One of the main concerns DBAs who need to unload big data from very large database (VLDB) tables have is speed. Faster unloading makes data accessible in different forms for different purposes and platforms. The faster that data is acquired, the faster it can be processed and delivered. The ultimate result is faster time-to-solution, and thus the productivity and competitiveness of companies that make money from information.
Most of the available tools and methods currently used for extracting data from large fact tables are simply too slow. Those that purport to be faster are complicated, proprietary, or require the purchase of a costly ETL package. A shift to an ELT or Hadoop paradigm entails major hardware (or DB appliance) expenses, taxes the underlying DB now transforming, and imposes steep learning curves and maintenance burdens.

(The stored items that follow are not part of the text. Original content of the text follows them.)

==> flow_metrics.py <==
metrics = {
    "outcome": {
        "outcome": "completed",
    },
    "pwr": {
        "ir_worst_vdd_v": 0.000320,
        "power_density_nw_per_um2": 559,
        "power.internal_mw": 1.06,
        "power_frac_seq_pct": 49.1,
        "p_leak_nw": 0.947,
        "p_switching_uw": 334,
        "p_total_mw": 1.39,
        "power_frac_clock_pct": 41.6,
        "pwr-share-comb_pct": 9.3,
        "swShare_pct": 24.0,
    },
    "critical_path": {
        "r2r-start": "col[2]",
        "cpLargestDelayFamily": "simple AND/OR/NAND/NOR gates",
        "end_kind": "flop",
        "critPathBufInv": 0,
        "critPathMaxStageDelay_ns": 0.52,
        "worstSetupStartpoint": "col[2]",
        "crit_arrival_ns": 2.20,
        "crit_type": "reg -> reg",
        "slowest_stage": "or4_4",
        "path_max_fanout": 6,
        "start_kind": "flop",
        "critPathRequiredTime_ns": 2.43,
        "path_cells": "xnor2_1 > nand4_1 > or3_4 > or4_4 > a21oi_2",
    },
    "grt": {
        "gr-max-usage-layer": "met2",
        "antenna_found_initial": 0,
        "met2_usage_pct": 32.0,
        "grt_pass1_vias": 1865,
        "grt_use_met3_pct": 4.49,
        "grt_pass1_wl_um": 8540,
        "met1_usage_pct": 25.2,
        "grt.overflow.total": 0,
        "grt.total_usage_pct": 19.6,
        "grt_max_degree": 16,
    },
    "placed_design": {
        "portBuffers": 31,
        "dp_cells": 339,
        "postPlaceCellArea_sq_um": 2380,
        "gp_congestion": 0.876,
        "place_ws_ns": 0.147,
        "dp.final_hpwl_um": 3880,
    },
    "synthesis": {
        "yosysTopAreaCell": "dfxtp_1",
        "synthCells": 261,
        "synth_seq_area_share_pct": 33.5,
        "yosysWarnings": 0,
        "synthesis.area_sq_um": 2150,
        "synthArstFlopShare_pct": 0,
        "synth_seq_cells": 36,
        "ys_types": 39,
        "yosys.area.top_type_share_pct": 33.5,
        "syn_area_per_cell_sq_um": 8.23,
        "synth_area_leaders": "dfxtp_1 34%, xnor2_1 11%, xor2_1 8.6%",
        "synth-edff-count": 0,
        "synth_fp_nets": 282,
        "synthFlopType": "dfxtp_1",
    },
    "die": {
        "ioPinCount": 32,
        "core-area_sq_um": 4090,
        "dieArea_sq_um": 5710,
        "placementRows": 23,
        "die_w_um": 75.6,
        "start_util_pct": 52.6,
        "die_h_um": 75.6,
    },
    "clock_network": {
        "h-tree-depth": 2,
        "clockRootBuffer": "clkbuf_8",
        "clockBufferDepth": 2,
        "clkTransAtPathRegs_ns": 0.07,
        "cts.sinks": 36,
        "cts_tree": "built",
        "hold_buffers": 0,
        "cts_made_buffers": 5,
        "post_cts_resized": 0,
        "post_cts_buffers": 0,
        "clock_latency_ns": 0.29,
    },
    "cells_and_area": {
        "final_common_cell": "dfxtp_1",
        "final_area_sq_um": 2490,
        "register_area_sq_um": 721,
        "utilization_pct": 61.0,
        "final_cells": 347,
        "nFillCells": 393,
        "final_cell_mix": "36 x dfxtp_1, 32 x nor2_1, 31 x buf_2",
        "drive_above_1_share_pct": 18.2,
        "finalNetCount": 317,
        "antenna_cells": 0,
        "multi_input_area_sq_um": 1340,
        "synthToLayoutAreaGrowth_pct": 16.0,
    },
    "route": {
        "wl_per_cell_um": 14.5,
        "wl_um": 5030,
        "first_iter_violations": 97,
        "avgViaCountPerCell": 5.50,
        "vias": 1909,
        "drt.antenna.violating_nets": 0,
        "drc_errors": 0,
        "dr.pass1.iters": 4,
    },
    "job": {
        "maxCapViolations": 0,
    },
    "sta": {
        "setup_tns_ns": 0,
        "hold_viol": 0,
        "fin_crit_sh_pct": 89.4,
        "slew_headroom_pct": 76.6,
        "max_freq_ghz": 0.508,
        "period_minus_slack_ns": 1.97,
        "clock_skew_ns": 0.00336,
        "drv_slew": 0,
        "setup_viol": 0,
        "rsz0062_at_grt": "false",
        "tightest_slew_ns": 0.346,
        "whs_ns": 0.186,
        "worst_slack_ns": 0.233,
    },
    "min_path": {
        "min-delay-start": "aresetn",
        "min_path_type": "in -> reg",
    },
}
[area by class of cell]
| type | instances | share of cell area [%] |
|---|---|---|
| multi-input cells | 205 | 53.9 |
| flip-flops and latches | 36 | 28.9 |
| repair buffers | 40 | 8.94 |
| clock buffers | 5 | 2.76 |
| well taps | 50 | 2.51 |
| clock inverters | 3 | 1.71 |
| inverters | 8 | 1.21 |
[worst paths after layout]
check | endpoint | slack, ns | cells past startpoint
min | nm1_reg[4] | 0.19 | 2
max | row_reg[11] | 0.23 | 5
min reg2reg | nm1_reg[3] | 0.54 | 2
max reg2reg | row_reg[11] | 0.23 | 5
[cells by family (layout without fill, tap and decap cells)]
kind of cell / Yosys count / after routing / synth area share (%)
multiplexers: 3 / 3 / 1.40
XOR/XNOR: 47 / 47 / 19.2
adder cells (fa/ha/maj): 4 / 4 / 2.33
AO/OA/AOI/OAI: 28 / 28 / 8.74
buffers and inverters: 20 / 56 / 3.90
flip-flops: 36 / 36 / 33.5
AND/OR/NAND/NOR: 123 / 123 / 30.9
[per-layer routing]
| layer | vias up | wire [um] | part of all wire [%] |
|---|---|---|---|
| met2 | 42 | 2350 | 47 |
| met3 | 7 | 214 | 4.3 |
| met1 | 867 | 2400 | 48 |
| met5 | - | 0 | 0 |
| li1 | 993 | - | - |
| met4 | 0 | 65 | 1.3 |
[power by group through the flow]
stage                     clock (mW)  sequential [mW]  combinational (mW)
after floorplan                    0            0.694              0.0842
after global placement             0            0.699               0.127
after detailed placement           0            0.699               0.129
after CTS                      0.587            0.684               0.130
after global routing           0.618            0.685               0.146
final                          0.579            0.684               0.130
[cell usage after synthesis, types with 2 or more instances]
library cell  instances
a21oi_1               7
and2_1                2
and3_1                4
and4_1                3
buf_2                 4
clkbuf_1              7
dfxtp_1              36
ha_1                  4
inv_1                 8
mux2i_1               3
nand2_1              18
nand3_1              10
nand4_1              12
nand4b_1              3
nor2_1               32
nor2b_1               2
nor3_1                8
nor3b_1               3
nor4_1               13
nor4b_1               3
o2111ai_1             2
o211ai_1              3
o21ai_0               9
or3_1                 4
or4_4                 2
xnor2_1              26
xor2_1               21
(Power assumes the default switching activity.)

Are there not other options for the unload, and downstream processes, that are faster, simpler, and more affordable?
Why Unload VLDB Tables?
The are many reasons why you would bulk-unload data from these tables in the first place:
Database Migration: The faster you can get data out of the legacy database(s), the faster you can map and move the data into the new database(s). Bulk data movement would be beneficial if data volumes are massive, there is a benefit to offline transformation, protection, and/or analysis (which is possible at once in IRI CoSort), and when pre-sorted bulk loads are the only way to meet SLA deadlines.
Database Reorg: Unload, sort, re-load to keep the database operating efficiently and optimize common queries by keeping the tables in join order. Unloading is performed in off-line, or external reorganizations. See this comparison on off-line and on-line reorg methods.
Data Integration: Large scale DW extract-transform-load (ETL) operations start with extraction of tables into the data staging area. Data dumped from tables and co-mingled with mainframe data sets, web logs, and other flat files can most efficiently be integrated and processed in the file system. External transformations via are not only more efficient because multiple actions can be staged in a single I/O pass, but because the computational overhead of all this work is removed from the database (see ETL vs. ELT).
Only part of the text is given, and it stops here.